Our nuclear cardiology procedures are performed at our office.  These procedures provide diagnostic data of high reliability, sensitivity, and specificity, enabling us to detect significant obstructive coronary artery disease, the most common cause of heart disease in the United States.

The most common nuclear cardiology procedure is the Gated SPECT (Single Photon Emission Computerized Tomography) Myocardial Perfusion Stress Test. This test uses a standard treadmill stress test to increase a patient's heart rate to a certain level, which is determined by age and gender. At the moment this heart rate is reached, a small dose of radioactive medication (radioisotope) is injected intravenously. The radioisotope travels through the blood stream to the heart, where it is taken up by the heart muscle (mycardium) in a pattern reflective of the blood flow to the muscle. This information is gathered by gamma camera imaging. The second portion of the test, called the rest study, uses the same radioisotope but is injected while the patient is at rest. Images by the gamma camera are again acquired, and a computer analysis of both the stress and rest acquisitions is examined by the nuclear cardiologist.

Nuclear cardiology services may include testing without exercise. A Persantine (dipyridamole) perfusion study uses medication instead of a treadmill to prepare the heart for radioactive imaging. Patients with pacemakers, or certain types of electrocardiogram patterns are likely to have a Persantine stress test, as well as those who cannot reach their target heart rate due to lung or musculoskeletal problems. Preoperative clearance for certain vascular surgeries many times include Persantine studies.

Another rest study, a MUGA (multiunit-gated acquisition) scan, measures the efficiency of the heart's pumping or output. A radioisotope is injected at rest, and imaging is performed while a simplified cardiac monitor called a "gate" records the patient's heart beats. The physician then interprets the final computer analysis to assess how well the heart is functioning.
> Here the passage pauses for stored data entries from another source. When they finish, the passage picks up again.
--- src/fpsl_cfg.svh ---
// timing, pattern and fault-code constants of the front-panel supervisor
`ifndef FPSL_CFG_SVH
`define FPSL_CFG_SVH

`define FPSL_CLK_MHZ          100
`define FPSL_HOLD_MS          3000
`define FPSL_HOLD_CYC         (`FPSL_HOLD_MS * `FPSL_CLK_MHZ * 1000)
`define FPSL_BLINK_HALF_MS    500
`define FPSL_BLINK_HALF_CYC   (`FPSL_BLINK_HALF_MS * `FPSL_CLK_MHZ * 1000)
`define FPSL_GAP_MS           2000
`define FPSL_GAP_TICKS        (`FPSL_GAP_MS / `FPSL_BLINK_HALF_MS)
`define FPSL_FILT_STEP_US     1000
`define FPSL_FILT_STEP_CYC    (`FPSL_FILT_STEP_US * `FPSL_CLK_MHZ)

`define FPSL_PAT_NONE         2'h0
`define FPSL_PAT_RUN          2'h1
`define FPSL_PAT_LOAD         2'h2
`define FPSL_PAT_BOTH         2'h3

`define FPSL_FLT_NONE         3'h0
`define FPSL_FLT_HWID_EMPTY   3'h2
`define FPSL_FLT_ID_CORRUPT   3'h3
`define FPSL_FLT_ID_TEXT      3'h4
`define FPSL_FLT_ID_MISSING   3'h5

`define FPSL_RUN_RST          1'b0
`define FPSL_SUPPLY_RST       1'b1

`endif

--- src/fpsl_pkg.sv ---
// types shared by the front-panel supervisor files
`default_nettype none
package fpsl_pkg;

  typedef enum logic [1:0] {
    ST_BOOT,
    ST_IDLE,
    ST_HOLD,
    ST_WAIT
  } fpsl_state_t;

  typedef struct packed {
    logic bootable;
    logic fw_present;
    logic default_application_file;
  } fpsl_card_t;

  typedef struct packed {
    logic selftest_pass;
    logic force_en;
    logic io_only;
    logic dl_active;
    logic dl_done;
  } fpsl_sys_t;

  typedef struct packed {
    logic boot_card;
    logic fw_load;
    logic app_load;
    logic erase_all;
    logic reboot;
  } fpsl_cmd_t;

endpackage
`default_nettype wire

--- src/fpsl_filter.sv ---
// input filter: output follows the input once it has stayed different for a strength-set time
`timescale 1ns/1ns
`default_nettype none
`include "fpsl_cfg.svh"
module fpsl_filter #(
  parameter logic [31:0] STEP_CYC = 32'(`FPSL_FILT_STEP_CYC)
) (
  input  wire logic       clk,
  input  wire logic       rst,
  input  wire logic [2:0] strength,
  input  wire logic       raw,
  output var  logic       filt
);

  logic [31:0] cnt_reg;
  logic [31:0] cnt_next;
  logic        filt_reg;
  logic        filt_next;

  // stronger filtering waits (strength+1) steps before accepting a new level
  wire [31:0] limit   = 32'(({29'h0, strength} + 32'h1) * STEP_CYC);
  wire        differ  = raw != filt_reg;
  wire        settled = differ && (cnt_reg == limit - 32'h1);

  assign cnt_next  = differ ? (settled ? 32'h0 : cnt_reg + 32'h1) : 32'h0;
  assign filt_next = settled ? raw : filt_reg;
  assign filt      = filt_reg;

  always_ff @(posedge clk or posedge rst) begin
    if (rst) begin
      cnt_reg  <= 32'h0;
      filt_reg <= 1'b0;
    end else begin
      cnt_reg  <= cnt_next;
      filt_reg <= filt_next;
    end
  end

  filt_settle_a: assert property (@(posedge clk) disable iff (rst)
    (filt_reg != $past(filt_reg)) |-> ($past(cnt_reg) == $past(limit) - 32'h1) && ($past(raw) == filt_reg))
    else $error("filtered level changed before the filter time ran out");

endmodule
`default_nettype wire

--- src/fpsl_top.sv ---
// front-panel supervisor: button hold timing, load/erase/run commands and indicator patterns
`timescale 1ns/1ns
`default_nettype none
`include "fpsl_cfg.svh"
module fpsl_top #(
  parameter logic [31:0] HOLD_CYC       = 32'(`FPSL_HOLD_CYC),
  parameter logic [31:0] BLINK_HALF_CYC = 32'(`FPSL_BLINK_HALF_CYC),
  parameter logic [31:0] FILT_STEP_CYC  = 32'(`FPSL_FILT_STEP_CYC)
) (
  input  wire logic                clk,
  input  wire logic                rst,
  input  wire logic                load_btn,
  input  wire logic                runhalt_btn,
  input  wire logic [2:0]          filter_const,
  input  wire fpsl_pkg::fpsl_card_t card_i,
  input  wire fpsl_pkg::fpsl_sys_t  sys_i,
  input  wire logic [2:0]          fault_code,
  output var  fpsl_pkg::fpsl_cmd_t  cmd_o,
  output var  logic                run_mode,
  output var  logic                health_led,
  output var  logic                exec_led,
  output var  logic                supply_indicator
);

  // ---------------- filtered buttons ----------------
  logic load_f;
  logic run_f;

  fpsl_filter #(
    .STEP_CYC (FILT_STEP_CYC)
  ) u_filt_load (
    .clk      (clk),
    .rst      (rst),
    .strength (filter_const),
    .raw      (load_btn),
    .filt     (load_f)
  );

  fpsl_filter #(
    .STEP_CYC (FILT_STEP_CYC)
  ) u_filt_run (
    .clk      (clk),
    .rst      (rst),
    .strength (filter_const),
    .raw      (runhalt_btn),
    .filt     (run_f)
  );

  // ---------------- hold timing ----------------
  fpsl_pkg::fpsl_state_t state_reg;
  fpsl_pkg::fpsl_state_t state_next;
  fpsl_pkg::fpsl_cmd_t   cmd_reg;
  fpsl_pkg::fpsl_cmd_t   cmd_next;
  logic [1:0]            pat_reg;
  logic [1:0]            pat_next;
  logic [31:0]           hold_cnt_reg;
  logic [31:0]           hold_cnt_next;
  logic                  run_reg;
  logic                  run_next;
  logic                  reboot_pend_reg;
  logic                  reboot_pend_next;

  wire [1:0] pat        = {load_f, run_f};
  wire       pat_same   = pat == pat_reg;
  wire       hold_done  = hold_cnt_reg == HOLD_CYC - 32'h1;
  wire       fire       = (state_reg == fpsl_pkg::ST_HOLD) && pat_same && hold_done;
  wire       fire_load  = fire && (pat_reg == `FPSL_PAT_LOAD);
  wire       fire_run   = fire && (pat_reg == `FPSL_PAT_RUN);
  wire       fire_both  = fire && (pat_reg == `FPSL_PAT_BOTH);
  // the raw pin is used at boot: the filter has not settled yet
  wire       boot_card  = (state_reg == fpsl_pkg::ST_BOOT) && load_btn;
  wire       boot_fw    = boot_card && card_i.bootable && card_i.fw_present;
  wire       load_fw    = fire_load && card_i.fw_present;
  wire       load_app   = fire_load && !card_i.fw_present && card_i.default_application_file;

  always_comb begin
    state_next    = state_reg;
    pat_next      = pat_reg;
    hold_cnt_next = hold_cnt_reg;
    unique case (state_reg)
      fpsl_pkg::ST_BOOT: begin
        // unless the filter time is one cycle, ST_WAIT sees the filtered buttons still released and passes to ST_IDLE, so a button held from power-up counts
        state_next = fpsl_pkg::ST_WAIT;
      end
      fpsl_pkg::ST_IDLE: begin
        if (pat != `FPSL_PAT_NONE) begin
          state_next    = fpsl_pkg::ST_HOLD;
          pat_next      = pat;
          hold_cnt_next = 32'h0;
        end
      end
      fpsl_pkg::ST_HOLD: begin
        if (!pat_same) begin
          // any change of the pressed set restarts the three-second hold
          state_next    = (pat == `FPSL_PAT_NONE) ? fpsl_pkg::ST_IDLE : fpsl_pkg::ST_HOLD;
          pat_next      = pat;
          hold_cnt_next = 32'h0;
        end else if (hold_done) begin
          state_next = fpsl_pkg::ST_WAIT;
        end else begin
          hold_cnt_next = hold_cnt_reg + 32'h1;
        end
      end
      fpsl_pkg::ST_WAIT: begin
        if (pat == `FPSL_PAT_NONE) begin
          state_next = fpsl_pkg::ST_IDLE;
        end
      end
    endcase
  end

  assign cmd_next.boot_card = boot_card;
  assign cmd_next.fw_load   = boot_fw || load_fw;
  assign cmd_next.app_load  = load_app;
  assign cmd_next.erase_all = fire_both;
  assign cmd_next.reboot    = sys_i.dl_done && !reboot_pend_reg;
  assign run_next           = fire_run ? !run_reg : run_reg;
  assign reboot_pend_next   = reboot_pend_reg || sys_i.dl_done;

  always_ff @(posedge clk or posedge rst) begin
    if (rst) begin
      state_reg       <= fpsl_pkg::ST_BOOT;
      pat_reg         <= `FPSL_PAT_NONE;
      hold_cnt_reg    <= 32'h0;
      cmd_reg         <= '0;
      run_reg         <= `FPSL_RUN_RST;
      reboot_pend_reg <= 1'b0;
    end else begin
      state_reg       <= state_next;
      pat_reg         <= pat_next;
      hold_cnt_reg    <= hold_cnt_next;
      cmd_reg         <= cmd_next;
      run_reg         <= run_next;
      reboot_pend_reg <= reboot_pend_next;
    end
  end

  // ---------------- blink time base ----------------
  logic [31:0] tick_cnt_reg;
  logic        blink_reg;

  wire tick = tick_cnt_reg == BLINK_HALF_CYC - 32'h1;

  always_ff @(posedge clk or posedge rst) begin
    if (rst) begin
      tick_cnt_reg <= 32'h0;
      blink_reg    <= 1'b0;
    end else begin
      tick_cnt_reg <= tick ? 32'h0 : tick_cnt_reg + 32'h1;
      blink_reg    <= tick ? !blink_reg : blink_reg;
    end
  end

  // ---------------- fault flash sequencer ----------------
  logic       gap_reg;
  logic       gap_next;
  logic [2:0] gap_cnt_reg;
  logic [2:0] gap_cnt_next;
  logic [2:0] pulse_cnt_reg;
  logic [2:0] pulse_cnt_next;
  logic       flash_on_reg;
  logic       flash_on_next;
  logic [2:0] code_reg;
  logic [2:0] code_next;

  // unknown codes do not start a pattern
  wire fault_act = (fault_code == `FPSL_FLT_HWID_EMPTY) || (fault_code == `FPSL_FLT_ID_CORRUPT) ||
                   (fault_code == `FPSL_FLT_ID_TEXT) || (fault_code == `FPSL_FLT_ID_MISSING);
  wire gap_last  = gap_cnt_reg == 3'(`FPSL_GAP_TICKS - 1);
  wire last_one  = (pulse_cnt_reg + 3'h1) == code_reg;

  always_comb begin
    gap_next       = gap_reg;
    gap_cnt_next   = gap_cnt_reg;
    pulse_cnt_next = pulse_cnt_reg;
    flash_on_next  = flash_on_reg;
    code_next      = code_reg;
    if (!fault_act) begin
      // parked so that a new fault starts its first flash on the next tick
      gap_next       = 1'b1;
      gap_cnt_next   = 3'(`FPSL_GAP_TICKS - 1);
      pulse_cnt_next = 3'h0;
      flash_on_next  = 1'b0;
      code_next      = `FPSL_FLT_NONE;
    end else if (tick) begin
      if (gap_reg) begin
        if (gap_last) begin
          // code is latched per round so a change to another active code never cuts a pattern short
          gap_next       = 1'b0;
          flash_on_next  = 1'b1;
          pulse_cnt_next = 3'h0;
          code_next      = fault_code;
        end else begin
          gap_cnt_next = gap_cnt_reg + 3'h1;
        end
      end else if (flash_on_reg) begin
        flash_on_next  = 1'b0;
        pulse_cnt_next = pulse_cnt_reg + 3'h1;
        if (last_one) begin
          gap_next     = 1'b1;
          gap_cnt_next = 3'h0;
        end
      end else begin
        flash_on_next = 1'b1;
      end
    end
  end

  always_ff @(posedge clk or posedge rst) begin
    if (rst) begin
      gap_reg       <= 1'b1;
      gap_cnt_reg   <= 3'(`FPSL_GAP_TICKS - 1);
      pulse_cnt_reg <= 3'h0;
      flash_on_reg  <= 1'b0;
      code_reg      <= `FPSL_FLT_NONE;
    end else begin
      gap_reg       <= gap_next;
      gap_cnt_reg   <= gap_cnt_next;
      pulse_cnt_reg <= pulse_cnt_next;
      flash_on_reg  <= flash_on_next;
      code_reg      <= code_next;
    end
  end

  // ---------------- indicator selection ----------------
  logic health_reg;
  logic exec_reg;
  logic supply_reg;

  wire dark       = reboot_pend_reg || sys_i.dl_done;
  wire alt_mode   = sys_i.dl_active && !dark;
  wire fault_mode = fault_act && !sys_i.dl_active && !dark;
  wire norm_mode  = !fault_act && !sys_i.dl_active && !dark;
  wire health_nrm = sys_i.selftest_pass && (sys_i.force_en ? blink_reg : 1'b1);
  wire exec_nrm   = sys_i.io_only ? blink_reg : run_reg;
  wire health_nxt = alt_mode ? blink_reg : fault_mode ? flash_on_reg : norm_mode && health_nrm;
  wire exec_nxt   = alt_mode ? !blink_reg : fault_mode ? flash_on_reg : norm_mode && exec_nrm;

  always_ff @(posedge clk or posedge rst) begin
    if (rst) begin
      health_reg <= 1'b0;
      exec_reg   <= 1'b0;
      supply_reg <= `FPSL_SUPPLY_RST;
    end else begin
      health_reg <= health_nxt;
      exec_reg   <= exec_nxt;
      supply_reg <= `FPSL_SUPPLY_RST;
    end
  end

  assign cmd_o            = cmd_reg;
  assign run_mode         = run_reg;
  assign health_led       = health_reg;
  assign exec_led         = exec_reg;
  assign supply_indicator = supply_reg;

  // ---------------- checks ----------------
  boot_card_a: assert property (@(posedge clk) disable iff (rst)
    (state_reg == fpsl_pkg::ST_BOOT) |=> (cmd_o.boot_card == $past(load_btn)))
    else $error("card boot not taken from load button at power-up");

  boot_fw_a: assert property (@(posedge clk) disable iff (rst)
    (state_reg == fpsl_pkg::ST_BOOT && load_btn && card_i.bootable && card_i.fw_present) |=> cmd_o.fw_load)
    else $error("bootable card with firmware did not start a firmware load");

  hold_time_a: assert property (@(posedge clk) disable iff (rst)
    (cmd_o.app_load || cmd_o.erase_all) |-> ($past(hold_cnt_reg) == HOLD_CYC - 32'h1))
    else $error("button action fired before the full hold time");

  app_pick_a: assert property (@(posedge clk) disable iff (rst)
    cmd_o.app_load |-> $past(!card_i.fw_present && card_i.default_application_file && pat_reg == `FPSL_PAT_LOAD))
    else $error("application load chosen while firmware present or file missing");

  fw_pick_a: assert property (@(posedge clk) disable iff (rst)
    (fire_load && card_i.fw_present) |=> (cmd_o.fw_load && !cmd_o.app_load))
    else $error("firmware on card did not take priority over application");

  run_tog_a: assert property (@(posedge clk) disable iff (rst)
    (run_mode != $past(run_mode)) |-> $past(fire_run))
    else $error("run mode changed without a full run-halt hold");

  erase_a: assert property (@(posedge clk) disable iff (rst)
    cmd_o.erase_all |-> (!cmd_o.fw_load && !cmd_o.app_load && run_mode == $past(run_mode)))
    else $error("erase combined with a single-button action");

  alt_flash_a: assert property (@(posedge clk) disable iff (rst)
    (sys_i.dl_active && !dark) |=> (health_led != exec_led))
    else $error("indicators not alternating during download");

  done_dark_a: assert property (@(posedge clk) disable iff (rst)
    (sys_i.dl_done && !reboot_pend_reg) |=> cmd_o.reboot && !health_led && !exec_led
      ##1 (!health_led && !exec_led && !cmd_o.reboot)[*3])
    else $error("indicators not dark or reboot missing after download");

  fault_gap_a: assert property (@(posedge clk) disable iff (rst)
    (fault_mode && gap_reg) |=> (!health_led && !exec_led))
    else $error("indicator lit during the fault pause");

  fault_same_a: assert property (@(posedge clk) disable iff (rst)
    fault_mode |=> (health_led == exec_led))
    else $error("fault flashes not together on both indicators");

  flash_count_a: assert property (@(posedge clk) disable iff (rst)
    (gap_reg && !$past(gap_reg) && $past(fault_act)) |-> (pulse_cnt_reg == code_reg))
    else $error("fault pattern ended with the wrong number of flashes");

  health_off_a: assert property (@(posedge clk) disable iff (rst)
    (norm_mode && !sys_i.selftest_pass) |=> !health_led)
    else $error("health indicator lit after self-test failure");

  exec_run_a: assert property (@(posedge clk) disable iff (rst)
    (norm_mode && !sys_i.io_only) |=> (exec_led == $past(run_reg)))
    else $error("execution indicator does not follow run mode");

endmodule
`default_nettype wire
We often see individuals who undergo a standard stress test to determine if they are fit for exercise, or ready for planned surgery or other events that may be stressful to the heart. When these test results are questionable, a nuclear cardiology study can often provide the information needed to reassure the patient of the absence of significant underlying heart disease. The radioisotopes that are used for nuclear diagnostic testing do expose the patient to radiation, but the maximum dose to any part of the body is less than the exposure from a routine back X-ray.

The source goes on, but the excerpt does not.